Busted chronicles how these two journalists - both middle-class working mothers - formed an unlikely bond with a convicted street dealer to uncover the secrets of ruthless kingpins and dirty cops. Professionals in an industry shrinking from severe financial cutbacks, Ruderman and Laker had few resources - besides their own grit and tenacity - to break a dangerous, complex story that would expose the rotten underbelly of a modern American city and earn them a Pulitzer Prize. A page-turning thriller based on superb reportage, illustrated with eight pages of photos, Busted is modern true crime at its finest.

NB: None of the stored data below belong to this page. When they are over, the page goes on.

===== src/rtl/mem_port_arbiter.sv =====
// Round-robin arbiter sharing one memory port between icache refill bursts and data accesses.
// Optional MEM_ARB_TIMEOUT_EN adds a wait-timeout abort with a sticky timeout_err_o flag.
module mem_port_arbiter
  import mem_arb_pkg::*;
#(
  parameter int BLOCK_WORDS = 4,
  parameter int ADDR_WIDTH  = 32
`ifdef MEM_ARB_TIMEOUT_EN
  ,
  parameter int TIMEOUT_CYCLES = 255
`endif
) (
  input  logic                           clk_i,
  input  logic                           reset_i,
`ifdef MEM_ARB_TIMEOUT_EN
  output logic                           timeout_err_o,
`endif
  input  logic                           ic_req_i,
  input  logic [ADDR_WIDTH-1:0]          ic_addr_i,
  output logic [31:0]                    ic_rdata_o,
  output logic                           ic_rvalid_o,
  output logic [$clog2(BLOCK_WORDS)-1:0] ic_beat_o,
  output logic                           ic_done_o,
  input  logic                           dm_req_i,
  input  logic                           dm_we_i,
  input  logic [ADDR_WIDTH-1:0]          dm_addr_i,
  input  logic [31:0]                    dm_wdata_i,
  output logic [31:0]                    dm_rdata_o,
  output logic                           dm_done_o,
  output logic                           mem_req_o,
  output logic                           mem_we_o,
  output logic [ADDR_WIDTH-1:0]          mem_addr_o,
  output logic [31:0]                    mem_wdata_o,
  input  logic                           mem_ready_i,
  input  logic [31:0]                    mem_rdata_i
);

  localparam int BEAT_W = $clog2(BLOCK_WORDS);
  localparam logic [ADDR_WIDTH-1:0] BLK_MASK  = ~ADDR_WIDTH'(BLOCK_WORDS * WORD_BYTES - 1);
  localparam logic [ADDR_WIDTH-1:0] WORD_MASK = ~ADDR_WIDTH'(WORD_BYTES - 1);
  localparam logic [BEAT_W-1:0]     LAST_BEAT = BEAT_W'(BLOCK_WORDS - 1);

  arb_state_t              state_q, state_d;
  grant_t                  last_q, last_d;
  logic [BEAT_W-1:0]       beat_q, beat_d;
  logic [ADDR_WIDTH-1:0]   addr_q;
  logic                    we_q;
  logic [31:0]             wdata_q;
  logic                    grant_ic, grant_dm;
  logic                    abort;

`ifdef MEM_ARB_TIMEOUT_EN
  localparam int WAIT_W = (TIMEOUT_CYCLES > 255) ? $clog2(TIMEOUT_CYCLES + 1) : 8;

  logic [WAIT_W-1:0] wait_q;
  logic              err_q;

  assign abort         = (state_q != IDLE) && !mem_ready_i && (wait_q == WAIT_W'(TIMEOUT_CYCLES));
  assign timeout_err_o = err_q;

  always_ff @(posedge clk_i) begin
    if (reset_i) begin
      wait_q <= '0;
      err_q  <= 1'b0;
    end else begin
      if ((state_q == IDLE) || mem_ready_i || abort) wait_q <= '0;
      else                                           wait_q <= wait_q + 1'b1;
      if (abort) err_q <= 1'b1;
    end
  end
`else
  assign abort = 1'b0;
`endif

  always_ff @(posedge clk_i) begin
    if (reset_i) begin
      state_q <= IDLE;
      last_q  <= GRANT_DM;
      beat_q  <= '0;
    end else begin
      state_q <= state_d;
      last_q  <= last_d;
      beat_q  <= beat_d;
    end
  end

  // Request fields are captured only on the grant edge; requesters may change them afterwards.
  always_ff @(posedge clk_i) begin
    if (reset_i) begin
      addr_q  <= '0;
      we_q    <= 1'b0;
      wdata_q <= '0;
    end else if (grant_ic) begin
      addr_q  <= ic_addr_i & BLK_MASK;
      we_q    <= 1'b0;
      wdata_q <= '0;
    end else if (grant_dm) begin
      addr_q  <= dm_addr_i & WORD_MASK;
      we_q    <= dm_we_i;
      wdata_q <= dm_wdata_i;
    end
  end

  always_comb begin
    state_d     = state_q;
    last_d      = last_q;
    beat_d      = beat_q;
    grant_ic    = 1'b0;
    grant_dm    = 1'b0;
    mem_req_o   = 1'b0;
    mem_we_o    = 1'b0;
    ic_rvalid_o = 1'b0;
    ic_rdata_o  = '0;
    ic_done_o   = 1'b0;
    dm_done_o   = 1'b0;
    dm_rdata_o  = '0;
    case (state_q)
      IDLE: begin
        if (ic_req_i && (!dm_req_i || (last_q == GRANT_DM))) begin
          grant_ic = 1'b1;
          state_d  = IC_BURST;
        end else if (dm_req_i) begin
          grant_dm = 1'b1;
          state_d  = DM_ACCESS;
        end
      end
      IC_BURST: begin
        mem_req_o = 1'b1;
        if (mem_ready_i) begin
          ic_rvalid_o = 1'b1;
          ic_rdata_o  = mem_rdata_i;
          beat_d      = beat_q + 1'b1;
          if (beat_q == LAST_BEAT) begin
            ic_done_o = 1'b1;
            beat_d    = '0;
            last_d    = GRANT_IC;
            state_d   = IDLE;
          end
        end else if (abort) begin
          ic_done_o = 1'b1;
          beat_d    = '0;
          last_d    = GRANT_IC;
          state_d   = IDLE;
        end
      end
      DM_ACCESS: begin
        mem_req_o = 1'b1;
        mem_we_o  = we_q;
        if (mem_ready_i || abort) begin
          dm_done_o  = 1'b1;
          dm_rdata_o = (mem_ready_i && !we_q) ? mem_rdata_i : '0;
          last_d     = GRANT_DM;
          state_d    = IDLE;
        end
      end
      default: state_d = IDLE;
    endcase
  end

  // Burst base has its low offset bits cleared, so OR-ing the beat offset equals adding it.
  assign mem_addr_o  = addr_q | ADDR_WIDTH'({beat_q, 2'b00});
  assign mem_wdata_o = wdata_q;
  assign ic_beat_o   = beat_q;

endmodule


===== config.mk =====
export PLATFORM = sky130hd
export DESIGN_NAME = mem_port_arbiter
export DESIGN_NICKNAME = d
export VERILOG_FILES = /design/src/rtl/mem_arb_pkg.sv /design/src/rtl/mem_port_arbiter.sv
export SDC_FILE = /design/constraint.sdc
export NUM_CORES = 1
export LEC_CHECK = 0
export ABC_AREA = 1
export CORE_MARGIN = 3
export CORE_UTILIZATION = 32
export CTS_CLUSTER_DIAMETER = 50
export DETAILED_ROUTE_END_ITERATION = 7
export PLACE_DENSITY = 0.81
export SETUP_SLACK_MARGIN = 0.4
export SLEW_MARGIN = 20
export SYNTH_ARGS = -nofsm -noshare
export SYNTH_HDL_FRONTEND = slang
export SYNTH_SLANG_ARGS = --single-unit
export TNS_END_PERCENT = 1

===== constraint.sdc =====
create_clock -name clk_i -period 1.3 [get_ports clk_i]
set_input_delay 0.195 -clock clk_i [delete_from_list [all_inputs] [get_ports clk_i]]
set_output_delay 0.195 -clock clk_i [all_outputs]
set_load 0.01 [all_outputs]
[src/rtl/sha1_msg_padder_if.sv]
// Byte-granular message word stream into the SHA-1 padder.
// The source drives valid/data/last/bytes; the padder returns ready.
interface sha1_msg_padder_if;
    logic        in_valid;
    logic        in_ready;
    logic [31:0] in_data;
    logic        in_last;
    logic [2:0]  in_bytes;

    modport master (
        output in_valid,
        output in_data,
        output in_last,
        output in_bytes,
        input  in_ready
    );

    modport slave (
        input  in_valid,
        input  in_data,
        input  in_last,
        input  in_bytes,
        output in_ready
    );
endinterface

[src/rtl/sha1_msg_padder.sv]
// SHA-1 message padder: packs a big-endian word stream into 512-bit blocks,
// appends 0x80 / zero fill / 64-bit bit length and hands each block to the
// core, holding it stable until the core signals completion.
module sha1_msg_padder (
    input  logic              clk,
    input  logic              reset,
    sha1_msg_padder_if.slave  s_in,
    output logic [15:0][31:0] block_o,
    output logic              start_o,
    output logic              use_prev_cv_o,
    input  logic              done_i,
    output logic [15:0]       blk_cnt_o,
    output logic              msg_done_o
);

    typedef enum logic [2:0] {
        S_FILL,
        S_PAD,
        S_LEN,
        S_ISSUE,
        S_WAIT
    } state_t;

    state_t             r_state;
    state_t             w_next;

    logic [15:0][31:0]  r_block;
    logic [4:0]         r_wptr;
    logic [63:0]        r_bit_len;
    logic [15:0]        r_blk_cnt;
    logic               r_final;       // length field is in the current block
    logic               r_ended;       // last message word already consumed
    logic               r_pad_pending; // 0x80 marker still has to be written
    logic               r_use_prev;
    logic               r_rst_hold;    // keeps in_ready low for the first cycle after reset

    logic               w_in_ready;
    logic               w_accept;
    logic               w_pad_wr;
    logic               w_len_wr;
    logic               w_done_ok;
    logic [2:0]         w_nbytes;
    logic [31:0]        w_word;

    assign s_in.in_ready = w_in_ready;
    assign block_o       = r_block;
    assign use_prev_cv_o = r_use_prev;
    assign blk_cnt_o     = r_blk_cnt;

    // Effective byte count and padded form of the incoming word.
    always_comb begin
        w_nbytes = 3'd4;
        if (s_in.in_last) begin
            w_nbytes = (s_in.in_bytes > 3'd4) ? 3'd4 : s_in.in_bytes;
        end
        w_word = s_in.in_data;
        if (s_in.in_last) begin
            case (w_nbytes)
                3'd0:    w_word = 32'h8000_0000;
                3'd1:    w_word = {s_in.in_data[31:24], 8'h80, 16'h0000};
                3'd2:    w_word = {s_in.in_data[31:16], 8'h80, 8'h00};
                3'd3:    w_word = {s_in.in_data[31:8], 8'h80};
                default: w_word = s_in.in_data;
            endcase
        end
    end

    // Next-state and control strobes.
    always_comb begin
        w_next     = r_state;
        w_in_ready = 1'b0;
        w_accept   = 1'b0;
        w_pad_wr   = 1'b0;
        w_len_wr   = 1'b0;
        w_done_ok  = 1'b0;
        start_o    = 1'b0;
        msg_done_o = 1'b0;
        case (r_state)
            S_FILL: begin
                w_in_ready = ~r_rst_hold;
                w_accept   = s_in.in_valid & w_in_ready;
                if (w_accept) begin
                    if (s_in.in_last) begin
                        w_next = S_PAD;
                    end else if (r_wptr == 5'd15) begin
                        w_next = S_ISSUE;
                    end
                end
            end
            S_PAD: begin
                // Length fits only once the marker is placed and words 14/15 are free.
                if (r_wptr[4]) begin
                    w_next = S_ISSUE;
                end else if ((r_wptr == 5'd14) && !r_pad_pending) begin
                    w_next = S_LEN;
                end else begin
                    w_pad_wr = 1'b1;
                end
            end
            S_LEN: begin
                w_len_wr = 1'b1;
                w_next   = S_ISSUE;
            end
            S_ISSUE: begin
                start_o = 1'b1;
                w_next  = S_WAIT;
            end
            S_WAIT: begin
                if (done_i) begin
                    w_done_ok  = 1'b1;
                    msg_done_o = r_final;
                    if (r_final || !r_ended) begin
                        w_next = S_FILL;
                    end else begin
                        w_next = S_PAD;
                    end
                end
            end
            default: w_next = S_FILL;
        endcase
    end

    // State register.
    always_ff @(posedge clk or posedge reset) begin
        if (reset) begin
            r_state <= S_FILL;
        end else begin
            r_state <= w_next;
        end
    end

    // Block buffer, pointers, length accumulator and block bookkeeping.
    always_ff @(posedge clk or posedge reset) begin
        if (reset) begin
            r_block       <= '0;
            r_wptr        <= '0;
            r_bit_len     <= '0;
            r_blk_cnt     <= '0;
            r_final       <= 1'b0;
            r_ended       <= 1'b0;
            r_pad_pending <= 1'b0;
            r_use_prev    <= 1'b0;
            r_rst_hold    <= 1'b1;
        end else begin
            r_rst_hold <= 1'b0;
            if (w_accept) begin
                r_block[r_wptr[3:0]] <= w_word;
                r_wptr               <= r_wptr + 5'd1;
                r_bit_len            <= r_bit_len + {58'd0, w_nbytes, 3'b000};
                if (s_in.in_last) begin
                    r_ended       <= 1'b1;
                    r_pad_pending <= (w_nbytes == 3'd4);
                end
            end
            if (w_pad_wr) begin
                r_block[r_wptr[3:0]] <= r_pad_pending ? 32'h8000_0000 : 32'h0000_0000;
                r_pad_pending        <= 1'b0;
                r_wptr               <= r_wptr + 5'd1;
            end
            if (w_len_wr) begin
                r_block[14] <= r_bit_len[63:32];
                r_block[15] <= r_bit_len[31:0];
                r_final     <= 1'b1;
            end
            if (w_next == S_ISSUE) begin
                r_use_prev <= (r_blk_cnt != 16'd0);
            end
            if (r_state == S_ISSUE) begin
                r_blk_cnt <= r_blk_cnt + 16'd1;
            end
            if (w_done_ok) begin
                r_wptr <= '0;
                if (r_final) begin
                    r_blk_cnt     <= '0;
                    r_bit_len     <= '0;
                    r_final       <= 1'b0;
                    r_ended       <= 1'b0;
                    r_pad_pending <= 1'b0;
                end else begin
                    r_block <= '0;
                end
            end
        end
    end

endmodule

[src/flat_wrapper.sv]
// flat-port wrapper written by rule: the top's interface ports become plain ports
module sha1_msg_padder_flat 
  (clk, reset, block_o, start_o, use_prev_cv_o, done_i, blk_cnt_o, msg_done_o, s_in_in_valid, s_in_in_data, s_in_in_last, s_in_in_bytes, s_in_in_ready);
  sha1_msg_padder_if s_in_i ();
  input  logic clk;
  input  logic reset;
  output logic [15:0][31:0] block_o;
  output logic start_o;
  output logic use_prev_cv_o;
  input  logic done_i;
  output logic [15:0] blk_cnt_o;
  output logic msg_done_o;
  input wire logic [$bits(s_in_i.in_valid)-1:0] s_in_in_valid;
  input wire logic [$bits(s_in_i.in_data)-1:0] s_in_in_data;
  input wire logic [$bits(s_in_i.in_last)-1:0] s_in_in_last;
  input wire logic [$bits(s_in_i.in_bytes)-1:0] s_in_in_bytes;
  output wire logic [$bits(s_in_i.in_ready)-1:0] s_in_in_ready;
  assign s_in_i.in_valid = s_in_in_valid;
  assign s_in_i.in_data = s_in_in_data;
  assign s_in_i.in_last = s_in_in_last;
  assign s_in_i.in_bytes = s_in_in_bytes;
  assign s_in_in_ready = s_in_i.in_ready;
  sha1_msg_padder u_core (.clk(clk), .reset(reset), .s_in(s_in_i), .block_o(block_o), .start_o(start_o), .use_prev_cv_o(use_prev_cv_o), .done_i(done_i), .blk_cnt_o(blk_cnt_o), .msg_done_o(msg_done_o));
endmodule
[config.mk]
export PLATFORM = sky130hd
export DESIGN_NAME = sha1_msg_padder_flat
export DESIGN_NICKNAME = d
export VERILOG_FILES = /design/src/rtl/sha1_msg_padder_if.sv /design/src/rtl/sha1_msg_padder.sv /design/src/flat_wrapper.sv
export SDC_FILE = /design/constraint.sdc
export NUM_CORES = 2
export LEC_CHECK = 0
export CAP_MARGIN = 0
export CORE_MARGIN = 2
export CORE_UTILIZATION = 49
export DETAILED_ROUTE_END_ITERATION = 12
export MAX_ROUTING_LAYER = met4
export PLACE_DENSITY = 0.83
export REMOVE_ABC_BUFFERS = 1
export SLEW_MARGIN = 0
export SYNTH_ARGS = -nofsm -noshare
export SYNTH_HDL_FRONTEND = slang
export SYNTH_SLANG_ARGS = --single-unit
[constraint.sdc]
create_clock -name clk -period 45.6 [get_ports clk]
set_input_delay 9.12 -clock clk [delete_from_list [all_inputs] [get_ports clk]]
set_output_delay 9.12 -clock clk [all_outputs]
set_load 0.005 [all_outputs]
==> metrics.txt <==
# TYPE chip_impl_metric gauge
chip_impl_metric{name="total_of_warnings_raised_by_yosys",unit=""} 0
chip_impl_metric{name="synthSimpleGateAreaFrac",unit="%"} 21.24
chip_impl_info{name="min-delay-path-class",value="flip-flop to flip-flop"} 1
chip_impl_metric{name="hold_depth",unit=""} 2
chip_impl_metric{name="worstPathRequired",unit="ns"} 36.48
chip_impl_metric{name="fraction_of_synthesized_cell_area_taken_by_the_top_area_cell_type",unit="%"} 58.40
chip_impl_metric{name="slew_headroom",unit="%"} 19.45
chip_impl_metric{name="seq_area",unit="mm^2"} 0.01507
chip_impl_info{name="root_buffer",value="sky130_fd_sc_hd__clkbuf_16"} 1
chip_impl_metric{name="worst_clock_skew",unit="ns"} 0.04145
chip_impl_metric{name="mappedNetlistArea",unit="mm^2"} 0.02575
chip_impl_metric{name="grt_pass1_vias",unit=""} 22340
chip_impl_metric{name="grt_pass1_wl",unit="um"} 139800
chip_impl_metric{name="post_synth.cell_area_avg",unit="um^2"} 8.954
chip_impl_info{name="primary_flip_flop_cell_chosen_by_synthesis_mapping",value="sky130_fd_sc_hd__dfrtp_1"} 1
chip_impl_metric{name="ys_ff_latch",unit=""} 602
chip_impl_metric{name="multiInputGateArea",unit="mm^2"} 0.009867
chip_impl_info{name="crit-reg2reg-launch",value="u_core.r_state[0]"} 1
chip_impl_info{name="cp_common_cell",value="sky130_fd_sc_hd__clkdlybuf4s50_1"} 1
chip_impl_metric{name="yosys-mux-area-fraction",unit="%"} 0.4324
chip_impl_metric{name="power.density",unit="mW/mm^2"} 55.80
chip_impl_metric{name="post_synth_num_cell_types",unit=""} 66
chip_impl_metric{name="num_vias",unit=""} 23870
chip_impl_metric{name="number_of_fillers_in_the_final_layout",unit=""} 4055
chip_impl_info{name="hold_start",value="u_core.block_o[346]"} 1
chip_impl_metric{name="floorplan.core_area",unit="mm^2"} 0.05224
chip_impl_info{name="rr_endpoint",value="u_core.r_bit_len[53]"} 1
chip_impl_metric{name="dieWidth",unit="um"} 233.3
chip_impl_metric{name="synth-compound-area-share",unit="%"} 13.84
chip_impl_metric{name="initial_util",unit="%"} 49.30
chip_impl_metric{name="clk_pin_slew_worst_paths",unit="ns"} 0.06
chip_impl_info{name="critPathCaptureType",value="primary output"} 1
chip_impl_metric{name="die_h",unit="um"} 233.3
chip_impl_metric{name="finalSetupViolCount",unit=""} 0
chip_impl_metric{name="ys_seq_area_share",unit="%"} 58.50
chip_impl_metric{name="gp_congestion",unit=""} 0.9290
chip_impl_metric{name="synth_fa_ha_area_share",unit="%"} 0.5636
chip_impl_metric{name="totalPowerFinal",unit="mW"} 1.908
chip_impl_metric{name="post_synth_xor_area_fraction",unit="%"} 1.496
chip_impl_metric{name="timing.final.hold_violations",unit=""} 0
chip_impl_metric{name="cp.arrival",unit="ns"} 10.90
chip_impl_metric{name="cts_buffer_depth",unit=""} 3
chip_impl_metric{name="numCtsBuffers",unit=""} 61
chip_impl_metric{name="timing.final.crit_share",unit="%"} 43.89
chip_impl_metric{name="grtUsageTotal",unit="%"} 35.59
chip_impl_metric{name="post_cts_resize_count",unit=""} 0
chip_impl_info{name="run_status",value="finished, final reports clean"} 1
chip_impl_metric{name="ioPinCount",unit=""} 572
chip_impl_metric{name="antenna_found_initial",unit=""} 6
chip_impl_metric{name="critical_path_peak_fanout",unit=""} 9
chip_impl_metric{name="drtAntennaViolNets",unit=""} 0
chip_impl_metric{name="postSynth.asyncResetShare",unit="%"} 100.0
chip_impl_metric{name="cts_num_sinks",unit=""} 602
chip_impl_metric{name="slew_viol_final",unit=""} 0
chip_impl_metric{name="achievable_frequency",unit="MHz"} 49.96
chip_impl_metric{name="viasPerCell",unit=""} 5.841
chip_impl_metric{name="register_to_register_setup_slack",unit="ns"} 42.37
chip_impl_metric{name="post_route_wl",unit="um"} 95880
chip_impl_metric{name="hpwl",unit="um"} 59350
chip_impl_metric{name="core.rowCount",unit=""} 84
chip_impl_info{name="startpoint_type",value="primary input"} 1
chip_impl_metric{name="avgRoutedWirePerCell",unit="um"} 23.46
chip_impl_metric{name="place_area",unit="mm^2"} 0.03212
chip_impl_info{name="synth_top_family_by_area",value="simple AND/OR/NAND/NOR gates"} 1
chip_impl_metric{name="finalSetupTns",unit="ns"} 0
chip_impl_info{name="tritoncts_clock_tree",value="built"} 1
chip_impl_metric{name="leakagePower",unit="nW"} 16.11
chip_impl_metric{name="finalNetCount",unit=""} 3402
chip_impl_metric{name="ctsHoldBuffers",unit=""} 0
chip_impl_info{name="cp_top_family",value="buffers and inverters"} 1
chip_impl_metric{name="grt_overflow_total",unit=""} 0
chip_impl_metric{name="peakVddDrop",unit="mV"} 0.03869
chip_impl_metric{name="cpPeakStageDelay",unit="ns"} 0.50
chip_impl_metric{name="cts_setup_buffers",unit=""} 0
chip_impl_metric{name="drive_above_1_share",unit="%"} 6.152
chip_impl_metric{name="post_synth_inst_count",unit=""} 2876
chip_impl_metric{name="final_cell_area",unit="mm^2"} 0.03418
chip_impl_metric{name="first_pass_iters",unit=""} 5
chip_impl_metric{name="worst-slew-pin-transition",unit="ns"} 1.208
chip_impl_info{name="grt_setup_unrepaired",value="no"} 1
chip_impl_metric{name="r2r.worst_path.cells",unit=""} 5
chip_impl_metric{name="setup_slack",unit="ns"} 25.58
chip_impl_metric{name="area_added_between_synthesis_and_finish",unit="%"} 32.74
chip_impl_metric{name="grt_start_max_net_pins",unit=""} 166
chip_impl_metric{name="cts_max_level",unit=""} 2
chip_impl_metric{name="synth_edf_count",unit=""} 0
chip_impl_info{name="worst_hold_endpoint",value="u_core.block_o[346]"} 1
chip_impl_metric{name="worst_skew_pair.late_latency",unit="ns"} 0.65
chip_impl_metric{name="die_area",unit="mm^2"} 0.05441
chip_impl_metric{name="cap_violations",unit=""} 0
chip_impl_info{name="timing.critical_path.cells",value="clkdlybuf4s50_1 -> and4bb_1 -> nand2_1 -> inv_2 -> clkdlybuf4s50_1"} 1
chip_impl_metric{name="finalWorstPathRequiredPeriod",unit="ns"} 20.02
chip_impl_metric{name="dp_slack",unit="ns"} 25.63
chip_impl_metric{name="first_iter_violations",unit=""} 2981
chip_impl_info{name="criticalPathCategory",value="primary input to primary output"} 1
chip_impl_metric{name="port_buffers",unit=""} 571
chip_impl_metric{name="detail_route.drc_violations",unit=""} 0
chip_impl_info{name="yosys-top-cells-area",value="sky130_fd_sc_hd__dfrtp_1 58%, sky130_fd_sc_hd__nor2_1 15%, sky130_fd_sc_hd__a21oi_1 9.9%, sky130_fd_sc_hd__clkbuf_1 2.8%, sky130_fd_sc_hd__o21ai_0 1.4%"} 1
chip_impl_info{name="crit_path_top_delay_cell",value="sky130_fd_sc_hd__clkdlybuf4s50_1"} 1
chip_impl_info{name="yosys.area.top_type",value="sky130_fd_sc_hd__dfrtp_1"} 1
chip_impl_metric{name="worst_path_bufs_invs",unit=""} 3
state kept, by name, summed over array words and instances (netlist names):
name and count:
u_core.block_o 512, u_core.r_bit_len 61, u_core.blk_cnt_o 16, u_core.r_wptr 5, u_core.r_state 3, u_core.r_ended 1, u_core.r_final 1, u_core.r_pad_pending 1
u_core.r_rst_hold 1, u_core.use_prev_cv_o 1
cell usage after synthesis (10+ instances only):
library cell and number:
sky130_fd_sc_hd__a221o_1 28, sky130_fd_sc_hd__xnor2_1 14, sky130_fd_sc_hd__xor2_1 30, sky130_fd_sc_hd__nand4_1 41, sky130_fd_sc_hd__ha_1 10, sky130_fd_sc_hd__dfrtp_1 601, sky130_fd_sc_hd__clkbuf_1 191, sky130_fd_sc_hd__o211ai_1 11
sky130_fd_sc_hd__buf_2 27, sky130_fd_sc_hd__nand3_1 37, sky130_fd_sc_hd__a21oi_1 509, sky130_fd_sc_hd__nor2_1 995, sky130_fd_sc_hd__mux2i_1 10, sky130_fd_sc_hd__o21ai_0 74, sky130_fd_sc_hd__o21ai_1 18, sky130_fd_sc_hd__and3_1 15
sky130_fd_sc_hd__nor3_1 43, sky130_fd_sc_hd__or3_1 22, sky130_fd_sc_hd__nand2_1 75, sky130_fd_sc_hd__inv_1 20
worst max path at each step:
stage / depth (start not counted) / slack (ns) / from / to
after floorplan: 1 / 19.63 / reset / u_core.blk_cnt_o[0]
after CTS: 5 / 25.62 / done_i / msg_done_o
final: 5 / 25.58 / done_i / msg_done_o
after detailed placement: 5 / 25.63 / done_i / msg_done_o
after global routing: 5 / 25.53 / done_i / msg_done_o
after global placement: 5 / 25.64 / done_i / msg_done_o
worst min-delay path, stage by stage (launching register included):
cell and delay [ns]:
sky130_fd_sc_hd__dfrtp_1 0.34, sky130_fd_sc_hd__a21oi_1 0.06, sky130_fd_sc_hd__nor2_1 0.07
cells in the final DEF, fill, tap and decap left out, types with 3 or more instances in the layout:
cell	netlist	layout
sky130_fd_sc_hd__nor2b_1	7	6
sky130_fd_sc_hd__nor4_2	3	3
sky130_fd_sc_hd__clkbuf_1	191	13
sky130_fd_sc_hd__clkbuf_8	0	21
sky130_fd_sc_hd__buf_4	1	67
sky130_fd_sc_hd__nand4_1	41	41
sky130_fd_sc_hd__nand4b_1	4	4
sky130_fd_sc_hd__mux2i_1	10	8
sky130_fd_sc_hd__or4_1	6	6
sky130_fd_sc_hd__a211oi_1	4	4
sky130_fd_sc_hd__and4_1	7	7
sky130_fd_sc_hd__xor2_1	30	30
sky130_fd_sc_hd__clkdlybuf4s50_1	0	571
sky130_fd_sc_hd__nand3_1	37	35
sky130_fd_sc_hd__dfrtp_1	601	601
sky130_fd_sc_hd__nor2_1	995	995
sky130_fd_sc_hd__o21ai_2	0	13
sky130_fd_sc_hd__nor3_1	43	43
sky130_fd_sc_hd__and2_1	7	7
sky130_fd_sc_hd__o21bai_1	3	3
sky130_fd_sc_hd__clkinv_2	0	6
sky130_fd_sc_hd__bufinv_16	0	3
sky130_fd_sc_hd__inv_1	20	19
sky130_fd_sc_hd__or3_1	22	22
sky130_fd_sc_hd__xnor2_1	14	14
sky130_fd_sc_hd__o31ai_1	6	6
sky130_fd_sc_hd__o21ai_0	74	71
sky130_fd_sc_hd__o21ai_4	0	8
sky130_fd_sc_hd__nor4_1	7	7
sky130_fd_sc_hd__a21oi_1	509	509
sky130_fd_sc_hd__nand3b_1	3	3
sky130_fd_sc_hd__nand2_1	75	75
sky130_fd_sc_hd__and3_1	15	15
sky130_fd_sc_hd__ha_1	10	10
sky130_fd_sc_hd__o211ai_1	11	11
sky130_fd_sc_hd__clkbuf_16	0	62
sky130_fd_sc_hd__a221o_1	28	28
layout make-up:
cell class              count  share of cell area [%]
flip-flops and latches    602                   44.07
multi-input cells        2026                   28.86
repair buffers            639                   18.25
clock buffers              96                   5.527
well taps                 688                   2.518
clock inverters            13                  0.5014
inverters                  21                  0.2526
diodes                      2                 0.01464
power by group:
part	switching, mW	total (mW)	leakage (nW)	internal [mW]
clock	0.216	0.515	1.01	0.300
combinational	0.295	0.618	6.94	0.323
sequential	0.0986	0.774	8.16	0.676
metal layers:
layer	GRT usage, %	up-vias	share of wire, %
met1	45.03	11560	37
met4	17.81	0	6.0
li1	-	10520	-
met2	51.98	1466	45
met5	-	-	0
met3	10.84	328	13
logic make-up after synthesis:
| logic type | Yosys count |
|---|---|
| other | 1 |
| AND/OR/NAND/NOR | 1295 |
| flip-flops | 602 |
| adder cells (fa/ha/maj) | 11 |
| XOR/XNOR | 44 |
| multiplexers | 11 |
| AO/OA/AOI/OAI | 664 |
| buffers and inverters | 248 |
stage by stage:
step                hold slack (ns)  utilization, %  instances
finish                       0.5095           65.44       4087
CTS                          0.5149           65.43       4085
global route                 0.5337           65.44       4086
detailed placement           0.4954           61.49       3976
floorplan                    0.4588               -       2649
global placement             0.4837           61.49       3976
Power figures use the tool's default switching activity.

"Starred Review. This is a gritty, true-life thriller about the intersection of policing, drug dealing, and news reporting" - Booklist
"The book is a tough, lively lesson in how doing the right thing, the right way, may not be enough." - Publishers Weekly
"All the President's Men it's not, but Ruderman and Laker provide a welcome addition to the shelves of books about the mechanics and logistics of journalistic exposés." - Kirkus
"I admire Wendy Ruderman and Barbara Laker, who are not only Pulitzer-Prize winning journalists, but fearless and fascinating women. Busted reads like a turbo-charged thriller, all the more compelling because it's true. Pick up a copy, and you won't be able to put it down." - Lisa Scottoline
"A story that not only pounds at the door to come inside, but stands as a much-needed reminder that newspapers are and always have been and, as far as I know, always will be the bedrock of the art of journalism." - Pete Dexter, journalist and author of National Book Award-winner Paris Trout
"Busted is a thoroughly engaging
trip into Philadelphia's underworld, where cops prey on those they are pledged to protect
Rich with character and incident, it's a complete original, and a love letter to newspapers in their hour of dire need." - Mark Bowden, author of Black Hawk Down
This information about Busted was first featured
in "The BookBrowse Review" - BookBrowse's membership magazine, and in our weekly "Publishing This Week" newsletter. Publication information is for the USA, and (unless stated otherwise) represents the first print edition. The reviews are necessarily limited to those that were available to us ahead of publication. If you are the publisher or author and feel that they do not properly reflect the range of media opinion now available, send us a message with the mainstream reviews that you would like to see added.
Any "Author Information" displayed below reflects the author's biography at the time this particular book was published.
Wendy Ruderman has a master's degree from the Columbia University Graduate School of Journalism. Before joining the Philadelphia Daily News in 2007, she worked at several media outlets, including the Philadelphia Inquirer, WHYY-TV and WHYY-FM, the Trenton Times, the Associated Press, and the Bergen Record.
Barbara Laker graduated from the University of Missouri Journalism School and worked for several newspapers, including the Atlanta Journal-Constitution, the Dallas Times Herald, and the Seattle Post-Intelligencer. She began working at the Philadelphia Daily News in 1993 and has been a general assignment reporter, an assistant city editor, and an investigative reporter.